Education on the part of the patient, their parents, and their clinician on the expected trajectory of the disease is critical so that children can continue their own care as they transition to adulthood, Dr Hausmann explained. "The earlier the kids develop the skills to discuss their medicines, their side effects, the better they'll be able to transition to adult medicine," he said.
For the patients who go into remission and stay in remission, the message is also important. "To have the reassurance that a lot of those kids won't be having active joint symptoms or need to be on medication, that's a huge positive message that can get out there," Dr Imundo said.
Time to Move on From ILAR Classification?
Another takeaway from the study was how patients' ILAR classification changed across the 18-year follow-up. The ILAR classification considers a patient's history when categorizing JIA types but also includes factors such as immediate family history. This system of assessing JIA has been criticized, and there are initiatives to create a new JIA classification system to replace it.[6,7]
"The ILAR criteria were designed to classify patients 6 months after disease onset in an attempt to find some commonality in clinical phenotypes, prognosis, and suggested management," Dr Wahezi said. "While there continues to be debate as to whether we can improve our classification of JIA patients, it is not surprising that phenotypes may evolve over time as new clinical features develop.”
Although the percentage of patients who switched ILAR classifications during the study period was "much higher" than she thought, Dr Imundo said it was the reasons provided in the study that seemed odd to her. "The classification scheme relies on your family history, like someone else in your family now has psoriasis, so your arthritis classification changes," she explained.

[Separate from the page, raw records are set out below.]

Background: an optimization exercise with open tools, aiming at a short achievable clock period and few clock cycles. Do not read the settings as production practice. Only simulation tests tie the RTL to the original design; equivalence was not proved. Power is estimated from default activity; no workload was simulated.

==> flow/design.v <==
module cybercobra_mc #(
    parameter logic [31:0] RESET_PC = 32'h0000_0000,
    parameter int          SW_W     = 16
) (
    input  logic            clk_i,
    input  logic            rst_i,
    output logic            imem_req_o,
    output logic [31:0]     imem_addr_o,
    input  logic            imem_valid_i,
    input  logic [31:0]     imem_rdata_i,
    input  logic [SW_W-1:0] sw_i,
    input  logic            sw_valid_i,
    output logic            sw_ack_o,
    output logic [31:0]     out_o,
    output logic            halted_o
    ,
    output logic [31:0]     instret_o
);
    localparam logic [4:0] ALU_ADD  = 5'b00000;
    localparam logic [4:0] ALU_SLL  = 5'b00001;
    localparam logic [4:0] ALU_SLTS = 5'b00010;
    localparam logic [4:0] ALU_SLTU = 5'b00011;
    localparam logic [4:0] ALU_XOR  = 5'b00100;
    localparam logic [4:0] ALU_SRL  = 5'b00101;
    localparam logic [4:0] ALU_OR   = 5'b00110;
    localparam logic [4:0] ALU_AND  = 5'b00111;
    localparam logic [4:0] ALU_SUB  = 5'b01000;
    localparam logic [4:0] ALU_SRA  = 5'b01101;
    localparam logic [4:0] ALU_EQ   = 5'b11000;
    localparam logic [4:0] ALU_NE   = 5'b11001;
    localparam logic [4:0] ALU_LTS  = 5'b11100;
    localparam logic [4:0] ALU_GES  = 5'b11101;
    localparam logic [4:0] ALU_LTU  = 5'b11110;
    localparam logic [4:0] ALU_GEU  = 5'b11111;
    logic [31:0] rf [32];
    logic        xv_q;                  
    logic        taken_q;               
    logic        x_lt_q;                
    logic        x_halt_q;              
    logic        x_sw_q;                
    logic        x_wen_q;               
    logic [4:0]  x_wa_q;
    logic        x_ws_alu_q;            
    logic        x_ws_sw_q;             
    logic [31:0] x_imm_q;               
    logic        x_add_q, x_sub_q, x_sll_q, x_srl_q, x_sra_q, x_slt_q;
    logic        x_xor_q, x_or_q, x_and_q;
    logic [31:0] opa_q, opb_q;          
    logic [31:0] seq_q;                 
    logic [31:0] tgt_q;                 
    logic        halted_q;
    logic [31:0] out_q;
    logic [31:0] instret_q;
    logic [31:0] sw_ext;
    assign sw_ext = 32'($signed(sw_i));
    logic [31:0] alu_res;
    always_comb begin
        alu_res = ({32{x_add_q}} & (opa_q + opb_q))
                | ({32{x_sub_q}} & (opa_q - opb_q))
                | ({32{x_sll_q}} & (opa_q << opb_q[4:0]))
                | ({32{x_srl_q}} & (opa_q >> opb_q[4:0]))
                | ({32{x_sra_q}} & $unsigned($signed(opa_q) >>> opb_q[4:0]))
                | ({32{x_slt_q}} & {31'd0, x_lt_q})
                | ({32{x_xor_q}} & (opa_q ^ opb_q))
                | ({32{x_or_q}}  & (opa_q | opb_q))
                | ({32{x_and_q}} & (opa_q & opb_q));
    end
    logic [31:0] wr_data;
    assign wr_data = x_ws_alu_q ? alu_res : (x_ws_sw_q ? sw_ext : x_imm_q);
    logic x_stall, x_done;
    assign x_stall = x_sw_q & ~sw_valid_i;
    assign x_done  = xv_q & ~x_stall;
    assign imem_addr_o = taken_q ? tgt_q : seq_q;
    assign imem_req_o  = ~halted_q;
    assign sw_ack_o    = x_sw_q & sw_valid_i;
    assign halted_o    = halted_q;
    assign out_o       = out_q;
    logic [31:0] fi;
    assign fi = imem_rdata_i;
    logic        f_j, f_b, f_w;
    logic [1:0]  f_ws;
    logic [4:0]  f_op, f_ra1, f_ra2, f_wa;
    logic [7:0]  f_offs;
    assign f_j    = fi[31];
    assign f_b    = fi[30] & ~fi[31];
    assign f_w    = ~fi[31] & ~fi[30];
    assign f_ws   = fi[29:28];
    assign f_op   = fi[27:23];
    assign f_ra1  = fi[22:18];
    assign f_ra2  = fi[17:13];
    assign f_offs = fi[12:5];
    assign f_wa   = fi[4:0];
    logic [31:0] rd1, rd2;
    always_comb begin
        if (x_wen_q && x_wa_q == f_ra1) rd1 = wr_data;
        else if (f_ra1 == 5'd0)         rd1 = 32'd0;
        else                            rd1 = rf[f_ra1];
        if (x_wen_q && x_wa_q == f_ra2) rd2 = wr_data;
        else if (f_ra2 == 5'd0)         rd2 = 32'd0;
        else                            rd2 = rf[f_ra2];
    end
    logic f_sgn;
    assign f_sgn = (f_op == ALU_SLTS) || (f_op == ALU_LTS) || (f_op == ALU_GES);
    logic f_eq, f_lt, f_taken;
    assign f_eq = (rd1 == rd2);
    assign f_lt = {rd1[31] ^ f_sgn, rd1[30:0]} < {rd2[31] ^ f_sgn, rd2[30:0]};
    assign f_taken = f_j
                   | (f_b & (f_op == ALU_EQ) & f_eq)
                   | (f_b & (f_op == ALU_NE) & ~f_eq)
                   | (f_b & ((f_op == ALU_LTS) || (f_op == ALU_LTU)) & f_lt)
                   | (f_b & ((f_op == ALU_GES) || (f_op == ALU_GEU)) & ~f_lt);
    logic [31:0] offs_ext;
    assign offs_ext = {{22{f_offs[7]}}, f_offs, 2'b00};
    logic [31:0] fpc_seq, fpc_tgt;
    assign fpc_seq = imem_addr_o + 32'd4;
    assign fpc_tgt = imem_addr_o + offs_ext;
    logic accept;
    assign accept = ~halted_q & ~x_stall & ~(xv_q & x_halt_q) & imem_valid_i;
    always_ff @(posedge clk_i) begin
        if (rst_i) begin
            xv_q     <= 1'b0;
            taken_q  <= 1'b0;
            x_halt_q <= 1'b0;
            x_sw_q   <= 1'b0;
            x_wen_q  <= 1'b0;
            seq_q    <= RESET_PC;
            halted_q <= 1'b0;
            out_q    <= 32'd0;
            instret_q <= 32'd0;
        end else begin
            if (x_done) begin
                out_q     <= opa_q;
                instret_q <= instret_q + 32'd1;
                if (x_halt_q) halted_q <= 1'b1;
            end
            if (!x_stall) begin
                xv_q     <= accept;
                taken_q  <= accept & f_taken;
                x_halt_q <= accept & f_j & (f_offs == 8'd0);
                x_sw_q   <= accept & f_w & (f_ws == 2'b10);
                x_wen_q  <= accept & f_w & (f_wa != 5'd0);
                seq_q    <= accept ? fpc_seq : imem_addr_o;
            end
        end
    end
    always_ff @(posedge clk_i) begin
        if (accept) begin
            x_wa_q     <= f_wa;
            x_ws_alu_q <= f_ws == 2'b01;
            x_ws_sw_q  <= f_ws == 2'b10;
            x_imm_q    <= (f_ws == 2'b00) ? {{9{fi[27]}}, fi[27:5]} : 32'd0;
            x_add_q    <= f_op == ALU_ADD;
            x_sub_q    <= f_op == ALU_SUB;
            x_sll_q    <= f_op == ALU_SLL;
            x_srl_q    <= f_op == ALU_SRL;
            x_sra_q    <= f_op == ALU_SRA;
            x_slt_q    <= (f_op == ALU_SLTS) || (f_op == ALU_SLTU);
            x_xor_q    <= f_op == ALU_XOR;
            x_or_q     <= f_op == ALU_OR;
            x_and_q    <= f_op == ALU_AND;
            x_lt_q     <= f_lt;
            opa_q      <= rd1;
            opb_q      <= rd2;
            tgt_q      <= fpc_tgt;
        end
    end
    always_ff @(posedge clk_i) begin
        if (x_done && x_wen_q) begin
            rf[x_wa_q] <= wr_data;
        end
    end
    assign instret_o = instret_q;
endmodule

"We want to head toward a much more unified classification scheme--a simpler one. We now understand that some of the diseases that we see in pediatrics are really the equivalent or same disease in adults," she said.

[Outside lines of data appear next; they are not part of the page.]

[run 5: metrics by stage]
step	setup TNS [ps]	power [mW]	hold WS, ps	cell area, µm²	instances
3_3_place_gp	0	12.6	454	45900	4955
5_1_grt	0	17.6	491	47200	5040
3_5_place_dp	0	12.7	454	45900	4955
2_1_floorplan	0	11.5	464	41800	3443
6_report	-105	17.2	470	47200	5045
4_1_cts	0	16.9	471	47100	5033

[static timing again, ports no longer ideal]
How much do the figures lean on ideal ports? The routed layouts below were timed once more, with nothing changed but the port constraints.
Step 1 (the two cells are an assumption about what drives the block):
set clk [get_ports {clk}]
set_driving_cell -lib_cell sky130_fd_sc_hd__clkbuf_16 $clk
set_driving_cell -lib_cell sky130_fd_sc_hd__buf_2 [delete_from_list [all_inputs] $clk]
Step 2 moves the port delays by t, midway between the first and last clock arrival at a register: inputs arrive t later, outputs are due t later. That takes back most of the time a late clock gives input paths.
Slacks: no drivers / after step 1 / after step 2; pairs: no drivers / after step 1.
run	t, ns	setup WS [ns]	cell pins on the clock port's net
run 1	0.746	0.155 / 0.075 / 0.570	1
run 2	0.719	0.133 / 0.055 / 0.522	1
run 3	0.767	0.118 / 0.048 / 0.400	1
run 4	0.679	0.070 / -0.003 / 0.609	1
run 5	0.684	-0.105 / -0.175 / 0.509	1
This is an optimization exercise on Yosys and OpenROAD, whose aim is small area, a short achievable clock period and few clock cycles per item, not a production implementation.
The RTL was checked by simulation tests, not by an equivalence proof against the original design.
Power figures rest on the tool's default switching activity, not on a simulated workload.

run 1:
==> flow/design.v (excerpt) <==
module tcp_synack_reply_builder (
  input  logic         clk,
  input  logic         rst,
  input  logic         in_valid,
  output logic         in_stall,
  input  logic [271:0] in_data,
  output logic         out_valid,
  input  logic         out_stall,
  output logic [256:0] out_data,
  input  logic         psel,
  input  logic         penable,
  input  logic         pwrite,
  input  logic [2:0]   paddr,
  input  logic [31:0]  pwdata,
  output logic [31:0]  prdata,
  output logic         pready
);
  function automatic logic [15:0] eac_add(input logic [15:0] x, input logic [15:0] y);
    logic [15:0] g, p, gg, pp, c;
    logic cin;
    g = x & y; p = x ^ y; gg = g; pp = p;
    for (int l = 0; l < 4; l++)
      for (int i = 0; i < 16; i++)
        if ((i >> l) & 1) begin
          gg[i] = gg[i] | (pp[i] & gg[((i >> l) << l) - 1]);
          pp[i] = pp[i] & pp[((i >> l) << l) - 1];
        end
    cin = gg[15];
    c[0] = cin;
    for (int i = 1; i < 16; i++) c[i] = gg[i-1] | (pp[i-1] & cin);
    eac_add = p ^ c;
  endfunction
  function automatic logic [15:0] eac_add0(input logic [15:0] x, input logic [15:0] y);
    logic [15:0] g, p, gg, pp, c;
    logic cin;
    g = x & y; p = x ^ y; gg = g; pp = p;
    for (int l = 0; l < 4; l++)
      for (int i = 0; i < 16; i++)
        if ((i >> l) & 1) begin
          gg[i] = gg[i] | (pp[i] & gg[((i >> l) << l) - 1]);
          pp[i] = pp[i] & pp[((i >> l) << l) - 1];
        end
    cin = gg[15] | pp[15];
    c[0] = cin;
    for (int i = 1; i < 16; i++) c[i] = gg[i-1] | (pp[i-1] & cin);
    eac_add0 = p ^ c;
  endfunction
  function automatic logic [15:0] eac_add0_ks(input logic [15:0] x, input logic [15:0] y);
    logic [15:0] p, gg, pp, g2, p2;
    p = x ^ y; gg = x & y; pp = p;
    for (int l = 0; l < 4; l++) begin
      for (int i = 0; i < 16; i++) begin
        g2[i] = gg[i] | (pp[i] & gg[(i + 16 - (1 << l)) % 16]);
        p2[i] = pp[i] & pp[(i + 16 - (1 << l)) % 16];
      end
      gg = g2; pp = p2;
    end
    for (int i = 0; i < 16; i++) eac_add0_ks[i] = p[i] ^ (gg[(i + 15) % 16] | pp[(i + 15) % 16]);
  endfunction
  function automatic logic [15:0] eac_add_ks(input logic [15:0] x, input logic [15:0] y);
    logic [15:0] p, gg, pp, g2, p2;
  ...
Settings: LEC_CHECK=0, ABC_AREA=0, CAP_MARGIN=20, CORE_MARGIN=2, CORE_UTILIZATION=40, CTS_CLUSTER_DIAMETER=60, CTS_CLUSTER_SIZE=30, SETUP_SLACK_MARGIN=3.9, SLEW_MARGIN=20; clock period 8.0 ns.
standard.sh (not shown) runs the stock make flow with config.mk's settings and CLKGATE_MAP_FILE= SYNTH_SCRIPT=/design/flow/synth_recipe.tcl, a recipe that flattens the netlist after the stock synthesis.
==> flow/flow/run.sh <==
#!/bin/bash
# Standard ORFS layout (the standard.sh), with the port buffers that
# buffer_ports inserts made sky130_fd_sc_hd__buf_1 instead of its default pick.
set -uo pipefail
bash standard.sh BUFFER_PORTS_ARGS="-buffer_cell sky130_fd_sc_hd__buf_1" finish > standard_make.log 2>&1
status=$?
tail -50 standard_make.log
exit $status
Run 1 completed end to end with timing, DRC and antenna clean.
Testbench counts of run 1, summed over its fixed seeds: cycles 9,608, items 9,600.
#### Input delta (run 2 over run 1)
Settings: CTS_CLUSTER_DIAMETER no longer set, was 60; CTS_CLUSTER_SIZE no longer set, was 30; ABC_AREA now 1, was 0.
--- outcome ---
Run 2 against run 1: floorplan die area climbed 4.4%, sum of internal, switching and leakage power climbed 5.6%, horizontal die dimension climbed about 2.2%, number of non-clock buffers dropped about 3%.
The run showing the greater power share of the clock group is run 2.
From run 1 to run 2 the numbers moved as follows: leakage dissipation went up by 0.0011 µW; clock power went up by about 10%.
What run 3 does differently from run 2 at the input level:
Settings: a change of ABC_AREA from 1 to 0; a change of CORE_UTILIZATION from 40 to 60; an added PLACE_DENSITY of 0.75.
Results
Run 3 vs. run 2: internal power component fell about 1.2%; final worst setup slack rose 0.020 ns; share of the synthesized netlist area taken by xor and xnor gates rose 2.9 points. Changes observed in run 3 relative to run 2: share of synthesized cell area in and, or, nand and nor gates fell 4.6 points; register-to-register setup slack rose 0.18 ns; clock period minus final worst setup slack fell 0.020 ns; area of the die fell about 36%. Cell area came out lower on run 3 than on run 2. Clock-buffer cell count was lower in the run labelled run 3. When the final numbers for run 3 and run 2 were put side by side, the total power after layout turned out to be greater in run 2. Total met2 wirelength after detailed routing down 12% in run 3 wrt run 2.
> inputs changed (run 3 -> run 4)
Settings: changing ABC_AREA from 0 to 1.
--- outcome ---
Per the comparison of run 4 with run 3, worst-case setup margin in the final layout neither gained nor lost much, fraction of final layout cells sized beyond drive strength 1 lost 4.7 points, fraction of area in registers lost 0.50 points, met3 demand-to-capacity share in global routing picked up an extra 3.3 points.
Synthesized-area fraction occupied by ao, oa, aoi and oai cells: run 4 < run 3
Between run 3 and run 4, the max-slew headroom at the worst pin is lower for run 3.
in_data[135] as the launching element of the worst setup path was reported by run 3, and in_data[120] by run 4.
On number of fill cells in the layout: between run 3 and run 4, it ends up lower for run 3.
Gate count after technology mapping in run 4 vs run 3: up about 20%
Run 4 vs. run 3: final critical delay including setup and external delays closely matched the old numbers, worst hold slack grew by 0.016 ns.
### run 4 -> run 5
Settings: clearing PLACE_DENSITY, which used to be 0.75; swapping 60 for 40 in CORE_UTILIZATION; swapping 3.9 for 3.6 in SETUP_SLACK_MARGIN.
-- flow/flow/run.sh --
<<< run 4, line 4
set -uo pipefail
bash standard.sh BUFFER_PORTS_ARGS="-buffer_cell sky130_fd_sc_hd__buf_1" finish > standard_make.log 2>&1
status=$?
>>> run 5, line 4
set -uo pipefail
bash standard.sh BUFFER_PORTS_ARGS="-buffer_cell sky130_fd_sc_hd__buf_1" ADDER_MAP_FILE= finish > standard_make.log 2>&1
status=$?
--- outcome ---
- Cmp run 5 and run 4 / total number of multi-input combinational cells / higher: run 5
- Compared with run 4, run 5 has less setup slack.
- Taking run 4 as the reference, in run 5 count of filler cells inserted in the layout up about 80%; wire length of the first global-routing pass higher.
- Number of buffers inserted to repair setup after CTS of run 5 is on par with run 4.
- Leakage power total: run 5 vs run 4 down about 1.8%
- In the metrics for run 5 and run 4, the one carrying the higher area share of and/or/nand/nor cells after synthesis is run 5.

afterwards: timing with drivers on the ports:
The results above use ideal ports. As a check the final layouts listed here were re-extracted and re-timed, cells and wires unchanged.
Step 1 sets driving cells, clkbuf_16 on the clock port and buf_2 on the other inputs (assumed; they add their load-dependent delay and slew).
Step 2 adds t to the input delays and takes it off the output delays; t is the mean of the earliest and latest rising clock arrival at the registers after step 1. Input paths then give back, and output paths get back, about the clock's delay inside the block.
a / b / c = ideal / step 1 / step 2; a / b = the first two.
| run | t (ns) | setup slack, ns | clock arrival spread, ns | worst slew at a driven data input, ns |
|---|---|---|---|---|
| run 1 | 0.607 | 3.865 / 3.803 / 3.351 | 0.021 / 0.021 | 0.10 |
| run 2 | 0.626 | 3.891 / 3.892 / 3.266 | 0.026 / 0.026 | 0.10 |
| run 3 | 0.615 | 3.910 / 3.869 / 3.331 | 0.021 / 0.022 | 0.11 |
| run 4 | 0.619 | 3.908 / 3.898 / 3.291 | 0.023 / 0.024 | 0.14 |
| run 5 | 0.653 | 3.686 / 3.650 / 3.185 | 0.025 / 0.025 | 0.13 |
After both steps setup and hold are still met in every run listed. For run 2, which loses most, drivers alone change the setup slack by +0.001 ns; drivers and shift together by -0.625 ns.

"Most of the pediatric categories of JIA have distinct adult correlates," Dr Hausmann agreed. RF-positive polyarthritis in children and rheumatoid arthritis in adults are correlated, as are systemic JIA and adult-onset Still's disease.
Some pediatric rheumatologists accept that the classification system is flawed, but not all concur with the degree to which these problems affect patient care. "While the ILAR classification criteria may be subject to criticism, it does provide general context and prognostic implications for patients and families," Dr Wahezi said.

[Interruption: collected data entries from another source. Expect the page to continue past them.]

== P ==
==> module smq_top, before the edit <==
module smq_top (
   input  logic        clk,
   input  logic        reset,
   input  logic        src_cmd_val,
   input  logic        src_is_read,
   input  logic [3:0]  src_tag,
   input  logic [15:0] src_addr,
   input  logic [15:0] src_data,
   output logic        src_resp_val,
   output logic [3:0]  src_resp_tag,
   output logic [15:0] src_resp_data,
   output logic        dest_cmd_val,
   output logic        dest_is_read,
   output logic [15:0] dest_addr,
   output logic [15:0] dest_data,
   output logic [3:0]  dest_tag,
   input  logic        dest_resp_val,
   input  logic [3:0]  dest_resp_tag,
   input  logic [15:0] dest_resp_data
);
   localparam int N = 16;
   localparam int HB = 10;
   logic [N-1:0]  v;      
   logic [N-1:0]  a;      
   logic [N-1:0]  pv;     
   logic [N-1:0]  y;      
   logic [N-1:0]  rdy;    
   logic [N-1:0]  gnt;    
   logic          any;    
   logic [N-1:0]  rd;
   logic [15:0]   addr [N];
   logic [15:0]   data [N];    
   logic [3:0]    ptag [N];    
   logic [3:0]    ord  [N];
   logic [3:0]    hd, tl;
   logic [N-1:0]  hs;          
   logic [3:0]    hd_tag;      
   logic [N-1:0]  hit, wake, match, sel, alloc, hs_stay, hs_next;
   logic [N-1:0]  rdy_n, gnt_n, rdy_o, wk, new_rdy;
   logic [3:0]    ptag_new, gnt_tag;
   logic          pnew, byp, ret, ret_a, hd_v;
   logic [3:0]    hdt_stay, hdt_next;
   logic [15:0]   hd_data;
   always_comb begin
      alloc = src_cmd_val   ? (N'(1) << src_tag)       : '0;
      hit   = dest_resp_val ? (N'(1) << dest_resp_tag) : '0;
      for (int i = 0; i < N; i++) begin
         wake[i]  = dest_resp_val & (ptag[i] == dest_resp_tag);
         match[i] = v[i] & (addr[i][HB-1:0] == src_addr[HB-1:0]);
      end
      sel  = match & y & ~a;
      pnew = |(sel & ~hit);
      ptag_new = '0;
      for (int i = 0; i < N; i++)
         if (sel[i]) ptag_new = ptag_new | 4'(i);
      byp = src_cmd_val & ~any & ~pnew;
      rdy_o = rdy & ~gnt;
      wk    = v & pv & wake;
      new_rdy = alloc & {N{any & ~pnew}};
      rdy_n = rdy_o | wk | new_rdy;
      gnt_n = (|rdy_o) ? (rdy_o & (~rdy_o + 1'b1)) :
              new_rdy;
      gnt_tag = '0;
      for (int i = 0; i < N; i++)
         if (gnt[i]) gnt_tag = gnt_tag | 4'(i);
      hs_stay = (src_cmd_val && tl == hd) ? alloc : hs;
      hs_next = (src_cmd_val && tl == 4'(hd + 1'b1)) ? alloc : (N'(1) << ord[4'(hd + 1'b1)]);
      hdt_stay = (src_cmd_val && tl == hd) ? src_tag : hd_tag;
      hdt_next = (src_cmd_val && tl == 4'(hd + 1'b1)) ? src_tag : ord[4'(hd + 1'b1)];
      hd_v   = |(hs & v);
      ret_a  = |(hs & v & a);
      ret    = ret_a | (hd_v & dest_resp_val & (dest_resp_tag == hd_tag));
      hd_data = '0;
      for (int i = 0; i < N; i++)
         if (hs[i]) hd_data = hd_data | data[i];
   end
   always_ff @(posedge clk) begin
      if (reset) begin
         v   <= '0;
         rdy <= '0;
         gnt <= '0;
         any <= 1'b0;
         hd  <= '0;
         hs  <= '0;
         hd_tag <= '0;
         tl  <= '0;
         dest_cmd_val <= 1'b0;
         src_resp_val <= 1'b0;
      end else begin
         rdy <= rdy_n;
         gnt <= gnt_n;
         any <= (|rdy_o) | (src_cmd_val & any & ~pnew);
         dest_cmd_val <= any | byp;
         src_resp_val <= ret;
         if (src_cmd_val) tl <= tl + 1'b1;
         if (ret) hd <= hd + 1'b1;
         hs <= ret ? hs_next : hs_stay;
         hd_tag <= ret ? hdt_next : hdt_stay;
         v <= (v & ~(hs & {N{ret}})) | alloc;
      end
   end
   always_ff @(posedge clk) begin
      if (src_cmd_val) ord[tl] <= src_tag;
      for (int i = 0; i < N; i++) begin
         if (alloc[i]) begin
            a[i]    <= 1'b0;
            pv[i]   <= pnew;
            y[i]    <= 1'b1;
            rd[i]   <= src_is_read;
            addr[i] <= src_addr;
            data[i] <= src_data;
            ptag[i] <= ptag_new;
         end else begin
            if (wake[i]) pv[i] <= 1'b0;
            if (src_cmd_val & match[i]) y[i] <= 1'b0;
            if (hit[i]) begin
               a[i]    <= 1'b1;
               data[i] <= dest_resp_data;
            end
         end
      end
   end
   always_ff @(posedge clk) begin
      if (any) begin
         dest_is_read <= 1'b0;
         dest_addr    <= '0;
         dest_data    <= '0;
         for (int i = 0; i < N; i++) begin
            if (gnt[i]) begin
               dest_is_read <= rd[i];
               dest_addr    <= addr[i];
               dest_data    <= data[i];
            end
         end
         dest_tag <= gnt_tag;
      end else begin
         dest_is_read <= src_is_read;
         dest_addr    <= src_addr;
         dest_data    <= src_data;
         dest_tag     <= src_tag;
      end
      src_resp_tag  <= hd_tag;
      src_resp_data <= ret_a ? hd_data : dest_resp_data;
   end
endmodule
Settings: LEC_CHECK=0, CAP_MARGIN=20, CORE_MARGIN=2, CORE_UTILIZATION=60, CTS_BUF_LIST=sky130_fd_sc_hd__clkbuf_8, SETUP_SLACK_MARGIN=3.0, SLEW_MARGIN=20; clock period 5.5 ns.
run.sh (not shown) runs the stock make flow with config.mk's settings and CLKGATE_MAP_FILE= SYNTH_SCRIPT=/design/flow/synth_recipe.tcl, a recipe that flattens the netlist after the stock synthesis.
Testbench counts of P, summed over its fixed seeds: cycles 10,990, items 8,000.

"The medicines certainly are very similar across the JIA categories, so the implications are not as broad" when classification changes, Dr Hausmann said. "But it certainly shows that there are things that we still don't know. I think classification is actually pretty important because it might give you a sense of how persistent the disease will be."
Dr Imundo said that the ILAR classification's "time is limited." "These categories are so imperfect, and the patients are changing. I feel like that says to me, let's find something that's more predictive that really helps us a little better than what we have now," she said.
The study had no specific funding. The authors of the study and the editorial have disclosed no relevant financial relationships. Dr Hausmann reports receiving salary support from CARRA. Dr Imundo and Dr Wahezi have disclosed no relevant financial relationships.
Arthritis Care Res. Published online January 10, 2022.